Context: an optimization exercise on an open-source flow, tuned for small area, a short achievable clock period and few clock cycles. The choices shown serve that exercise and are no tape-out recipe. The RTL was checked by simulation tests, not by an equivalence proof against the original design. Power is estimated from default activity; no workload was simulated.

P:
==> module slab_alloc_top, before the edit <==
module slab_alloc_top (
    input  logic                    clk,
    input  logic                    rst,
    input  logic [15:0]             req_size,
    input  logic                    req_valid,
    output logic                    req_ready,
    output logic [32-1:0] malloc_pointer,
    output logic                    malloc_failed,
    output logic                    malloc_valid,
    input  logic                    malloc_ready,
    input  logic [32-1:0] free_pointer,
    input  logic [15:0]             free_size,
    input  logic                    free_valid,
    output logic                    free_ready,
    output logic                    error_overflow
);
    function automatic logic [4:1] size_class(input logic [15:0] s);
        logic nz;
        logic [4:1] le;      
        nz = s != 16'd0;
        le[1] = s[15:7] == 9'd0 && !(s[6] && s[5:0] != 6'd0);
        le[2] = s[15:8] == 8'd0 && !(s[7] && s[6:0] != 7'd0);
        le[3] = s[15:9] == 7'd0 && !(s[8] && s[7:0] != 8'd0);
        le[4] = s[15:10] == 6'd0 && !(s[9] && s[8:0] != 9'd0);
        size_class[1] = nz && le[1];
        size_class[2] = le[2] && !le[1];
        size_class[3] = le[3] && !le[2];
        size_class[4] = le[4] && !le[3];
    endfunction
    logic [4:1] acls;
    logic [4:1] fcls;
    logic       acc_alloc;
    logic       acc_free;
    assign acls = size_class(req_size);
    assign fcls = size_class(free_size);
    assign acc_alloc = req_valid;
    assign acc_free = free_valid;
    assign req_ready = 1'b1;
    assign free_ready = 1'b1;
    logic [3:0] pg;
    logic       pg_avail;
    assign pg_avail = pg != 4'd10;
    logic [4:1] wr;
    logic [4:1] pop;
    logic [4:1] bg_set;
    logic       pg_take;
    logic [7:0] wr_data;
    logic [8:0] effm [1:4];      
    logic [4:1] ok;              
    logic [4:1] full;            
    logic [4:1] ne;              
    logic [4:1] a_push;          
    logic [4:1] a_page;          
    logic [8:0] ptr_q;
    logic [8:0] ptr_next;
    always_comb begin
        ptr_next = '0;
        for (int k = 1; k <= 4; k++)
            ptr_next = ptr_next | (acls[k] ? effm[k] : 9'd0);
    end
    always_ff @(posedge clk) begin
        if (rst) begin
            malloc_valid <= 1'b0;
            malloc_failed <= 1'b0;
            wr <= '0;
            pop <= '0;
            bg_set <= '0;
            pg_take <= 1'b0;
            error_overflow <= 1'b0;
        end else begin
            if (acc_alloc) begin
                malloc_valid <= 1'b1;
                malloc_failed <= (acls & ok) == '0;
            end else if (malloc_ready) begin
                malloc_valid <= 1'b0;
            end
            if (acc_alloc) begin
                wr <= acls & a_push;
                pop <= acls & ne;
                bg_set <= acls & a_push;
                pg_take <= (acls & a_page) != '0;
            end else begin
                wr <= acc_free ? (fcls & ~full) : 4'd0;
                pop <= '0;
                bg_set <= '0;
                pg_take <= 1'b0;
            end
            error_overflow <= acc_free && (fcls & full) != '0;
        end
    end
    always_ff @(posedge clk) begin
        if (acc_alloc)
            ptr_q <= ptr_next;
        wr_data <= free_pointer[13:6];
    end
    assign malloc_pointer = {17'd0, ptr_q, 6'd0};
    always_ff @(posedge clk) begin
        if (rst)
            pg <= 4'd2;
        else if (pg_take)
            pg <= pg + 1'b1;
    end
    function automatic logic [3:0] inc15(input logic [3:0] x);
        inc15 = x == 4'd14 ? 4'd0 : x + 1'b1;
    endfunction
    for (genvar k = 1; k <= 4; k++) begin : g_cls
        localparam int W = 9 - k;
        localparam int OW = 6 - k;
        logic [W-1:0] mem [15];
        logic [W-1:0] head_q;
        logic [3:0]   rd;
        logic [3:0]   wt;
        logic [4:0]   cnt;       
        logic         empty;     
        logic         one;       
        logic         bg_h;
        logic         bg_m;
        logic [3:0]   bg_s;
        logic         hasrem;
        logic [7:0]   a8;
        logic [W-1:0] wr_k;
        logic         to_ring;
        logic         head_ld;
        logic         head_wr;
        logic [7:0]   h_a8;
        logic [7:0]   w_a8;
        logic [7:0]   p_a8;
        logic [W-1:0] rest;      
        logic [W-1:0] wd;
        assign wr_k = wr_data[7:k-1];
        assign rest = {ptr_q[7:5], ptr_q[4:k-1] + 1'b1};
        assign wd = bg_set[k] ? rest : wr_k;
        assign h_a8 = 8'({head_q, {(k-1){1'b0}}});
        assign w_a8 = 8'({wr_k, {(k-1){1'b0}}});
        assign p_a8 = {pg[2:0], 5'd0};
        assign ne[k] = !empty || wr[k];
        assign full[k] = wr[k] ? cnt == 5'd15 : cnt[4];
        assign a8 = !empty ? h_a8 : wr[k] ? w_a8 : p_a8;
        assign ok[k] = ne[k] || pg_avail;
        assign effm[k] = ok[k] ? {a8[7:6] == 2'b00, a8} : 9'd0;
        assign hasrem = head_q[OW-1:0] != {OW{1'b1}};
        assign a_push[k] = ne[k] ? (bg_h && hasrem) : pg_avail;
        assign a_page[k] = !ne[k] && pg_avail;
        assign head_wr = empty || one;
        assign to_ring = wr[k] && !empty && !(one && pop[k]);
        assign head_ld = pop[k] || (wr[k] && empty);
        always_ff @(posedge clk) begin
            if (to_ring)
                mem[wt] <= wd;
        end
        always_ff @(posedge clk) begin
            if (head_ld)
                head_q <= head_wr ? wd : mem[rd];
        end
        always_ff @(posedge clk) begin
            if (rst) begin
                rd <= '0;
                wt <= '0;
                cnt <= '0;
                empty <= 1'b1;
                one <= 1'b0;
                bg_h <= 1'b0;
                bg_m <= 1'b0;
            end else begin
                if (to_ring)
                    wt <= inc15(wt);
                if (pop[k] && !head_wr)
                    rd <= inc15(rd);
                if (wr[k] && !pop[k]) begin
                    cnt <= cnt + 1'b1;
                    empty <= 1'b0;
                    one <= empty;
                end else if (pop[k] && !wr[k]) begin
                    cnt <= cnt - 1'b1;
                    empty <= one;
                    one <= cnt == 5'd2;
                end
                if (head_ld)
                    bg_h <= head_wr ? bg_set[k] : (bg_m && bg_s == rd);
                if (to_ring && bg_set[k]) begin
                    bg_m <= 1'b1;
                    bg_s <= wt;
                end else if (head_ld && !head_wr && bg_s == rd) begin
                    bg_m <= 1'b0;
                end
            end
        end
    end
endmodule
Settings: LEC_CHECK=0, CAP_MARGIN=20, CORE_MARGIN=2, CORE_UTILIZATION=55, CTS_BUF_LIST=sky130_fd_sc_hd__clkbuf_8, CTS_CLUSTER_DIAMETER=50, CTS_CLUSTER_SIZE=20, PLACE_DENSITY=0.7, SETUP_SLACK_MARGIN=3.5, SLEW_MARGIN=20; clock period 6.0 ns.
run.sh (not shown) runs the stock make flow with config.mk's settings and CLKGATE_MAP_FILE= SYNTH_SCRIPT=/design/flow/synth_recipe.tcl, a recipe that flattens the netlist after the stock synthesis.
Testbench counts of P, summed over its fixed seeds: cycles 7,452.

----

Task description: Show the lines of the records that include the string "design".

Expected output:
Context: an optimization exercise on an open-source flow, tuned for small area, a short achievable clock period and few clock cycles. The choices shown serve that exercise and are no tape-out recipe. The RTL was checked by simulation tests, not by an equivalence proof against the original design. Power is estimated from default activity; no workload was simulated.
run.sh (not shown) runs the stock make flow with config.mk's settings and CLKGATE_MAP_FILE= SYNTH_SCRIPT=/design/flow/synth_recipe.tcl, a recipe that flattens the netlist after the stock synthesis.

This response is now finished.